快捷反垃圾邮件破解手记--找出注册码

发布者：Editor

发布于：2015-11-15 16:08

快捷反垃圾邮件破解手记--找出注册码
作者：newlaos[DFCG]

软件名称：快捷反垃圾邮件 [国产]
软件授权：共享软件
注册费用：
使用平台： Win9X/Me/NT/2000/XP
软件开发： http://www.chinaantispam.com/
联系信箱： support@chinaantispam.com?subject=From_海阔天空下载站

软件简介：
　　为每个拥有email地址的用户快速杀除垃圾邮件！提供多种邮件过滤方式，支持特有的通配符及国家代码邮件规则，完整的个人用户反垃圾邮件解决方案。多POP3帐户同时处理，可设置仅预读邮件前几行信息，速度飞快；无需接收邮件全部信息即可以最快速度杀除包括“求职信”在内的邮件病毒；可向垃圾邮件发送人自动或手工发送投诉及报错邮件；支持垃圾邮件特征库随时网上升级。快捷反垃圾邮件，垃圾邮件终结者，让垃圾邮件无处可逃！

加密方式：注册码
功能限制：未注册信息提示
PJ工具：TRW20001.23注册版，W32Dasm8.93黄金版，FI2.5，eXeScope6.30
PJ日期：2003-03-31
作者newlaos申明：只是学习，请不用于商业用途或是将本文方法制作的注册机任意传播，造成后果，本人一概不负。

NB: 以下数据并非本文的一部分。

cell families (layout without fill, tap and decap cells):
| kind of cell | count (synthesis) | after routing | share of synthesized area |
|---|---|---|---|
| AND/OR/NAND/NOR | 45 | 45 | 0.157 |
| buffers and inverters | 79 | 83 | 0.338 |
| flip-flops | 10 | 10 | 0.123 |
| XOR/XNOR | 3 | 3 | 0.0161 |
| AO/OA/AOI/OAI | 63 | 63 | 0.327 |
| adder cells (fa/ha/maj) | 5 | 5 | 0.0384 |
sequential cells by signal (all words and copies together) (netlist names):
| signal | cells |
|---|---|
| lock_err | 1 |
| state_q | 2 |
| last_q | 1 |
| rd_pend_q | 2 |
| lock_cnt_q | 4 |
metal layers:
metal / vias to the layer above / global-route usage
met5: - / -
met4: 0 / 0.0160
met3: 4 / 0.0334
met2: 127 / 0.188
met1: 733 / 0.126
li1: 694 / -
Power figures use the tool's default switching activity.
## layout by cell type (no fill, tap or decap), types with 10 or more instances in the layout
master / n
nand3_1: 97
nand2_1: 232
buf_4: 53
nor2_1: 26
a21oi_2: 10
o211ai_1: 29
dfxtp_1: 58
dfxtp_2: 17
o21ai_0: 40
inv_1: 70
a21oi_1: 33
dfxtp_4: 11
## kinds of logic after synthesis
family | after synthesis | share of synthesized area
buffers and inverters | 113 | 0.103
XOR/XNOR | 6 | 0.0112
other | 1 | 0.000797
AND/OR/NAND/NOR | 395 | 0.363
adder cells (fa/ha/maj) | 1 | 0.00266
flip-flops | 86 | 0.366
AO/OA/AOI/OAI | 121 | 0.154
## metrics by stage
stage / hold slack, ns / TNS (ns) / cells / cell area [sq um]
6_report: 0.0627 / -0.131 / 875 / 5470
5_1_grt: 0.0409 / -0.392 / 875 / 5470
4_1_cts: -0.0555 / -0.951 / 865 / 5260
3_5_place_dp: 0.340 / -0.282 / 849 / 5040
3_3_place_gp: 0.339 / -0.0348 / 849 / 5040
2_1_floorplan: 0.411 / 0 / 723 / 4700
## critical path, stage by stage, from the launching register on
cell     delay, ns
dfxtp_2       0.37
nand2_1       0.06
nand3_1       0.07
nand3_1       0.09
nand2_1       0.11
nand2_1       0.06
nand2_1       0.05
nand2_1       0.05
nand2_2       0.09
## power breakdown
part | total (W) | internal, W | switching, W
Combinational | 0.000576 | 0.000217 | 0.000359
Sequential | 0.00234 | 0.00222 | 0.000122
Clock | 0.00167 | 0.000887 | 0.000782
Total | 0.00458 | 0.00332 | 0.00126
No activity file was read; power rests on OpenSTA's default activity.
`config.mk`:
```
export PLATFORM = sky130hd
export DESIGN_NAME = alu_share_arbiter
export DESIGN_NICKNAME = d
export VERILOG_FILES = /design/src/rtl/alu_share_arbiter.sv
export SDC_FILE = /design/constraint.sdc
export NUM_CORES = 1
export LEC_CHECK = 0
export ABC_CLOCK_PERIOD_IN_PS = 1920
export CAP_MARGIN = 10
export CORE_AREA = 2 2 120 122
export CTS_CLUSTER_SIZE = 30
export DETAILED_ROUTE_END_ITERATION = 10
export DIE_AREA = 0 0 122 124
export PLACE_DENSITY = 0.82
export SLEW_MARGIN = 20
export SYNTH_ARGS = -nofsm -noshare
export SYNTH_HDL_FRONTEND = slang
export SYNTH_SLANG_ARGS = --single-unit
```
`constraint.sdc`:
```
create_clock -name clk -period 1.92 [get_ports clk]
set_clock_uncertainty 0.2 [all_clocks]
set_input_delay 0.288 -clock clk [delete_from_list [all_inputs] [get_ports clk]]
set_output_delay 0.288 -clock clk [all_outputs]
set_load 0.02 [all_outputs]
```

1、先用FI2.5看一下主文件“AntiSpam.exe”，没加壳。程序是用BC++编的

2、用W32Dasm8.93黄金版对AntiSpam.exe进行静态反汇编，再用串式数据参考，找不到什么经典的句子，怎么办？先用eXeScope6.30对文件的资源进行分析，在“资源\字串表\85”，可以看见：
1357,对不起，您的注册码输入有误。请重新输入。
1358,恭喜您！软件注册成功！$0D$0A您的姓名：%0:s$0D$0A注册码：%1:s$0D$0A请记住这个注册码。今后若您重装系统、更换硬盘或升级电脑，需要重新安装本软件，这时软件可能又会提示您注册，您用这个注册码注册即可。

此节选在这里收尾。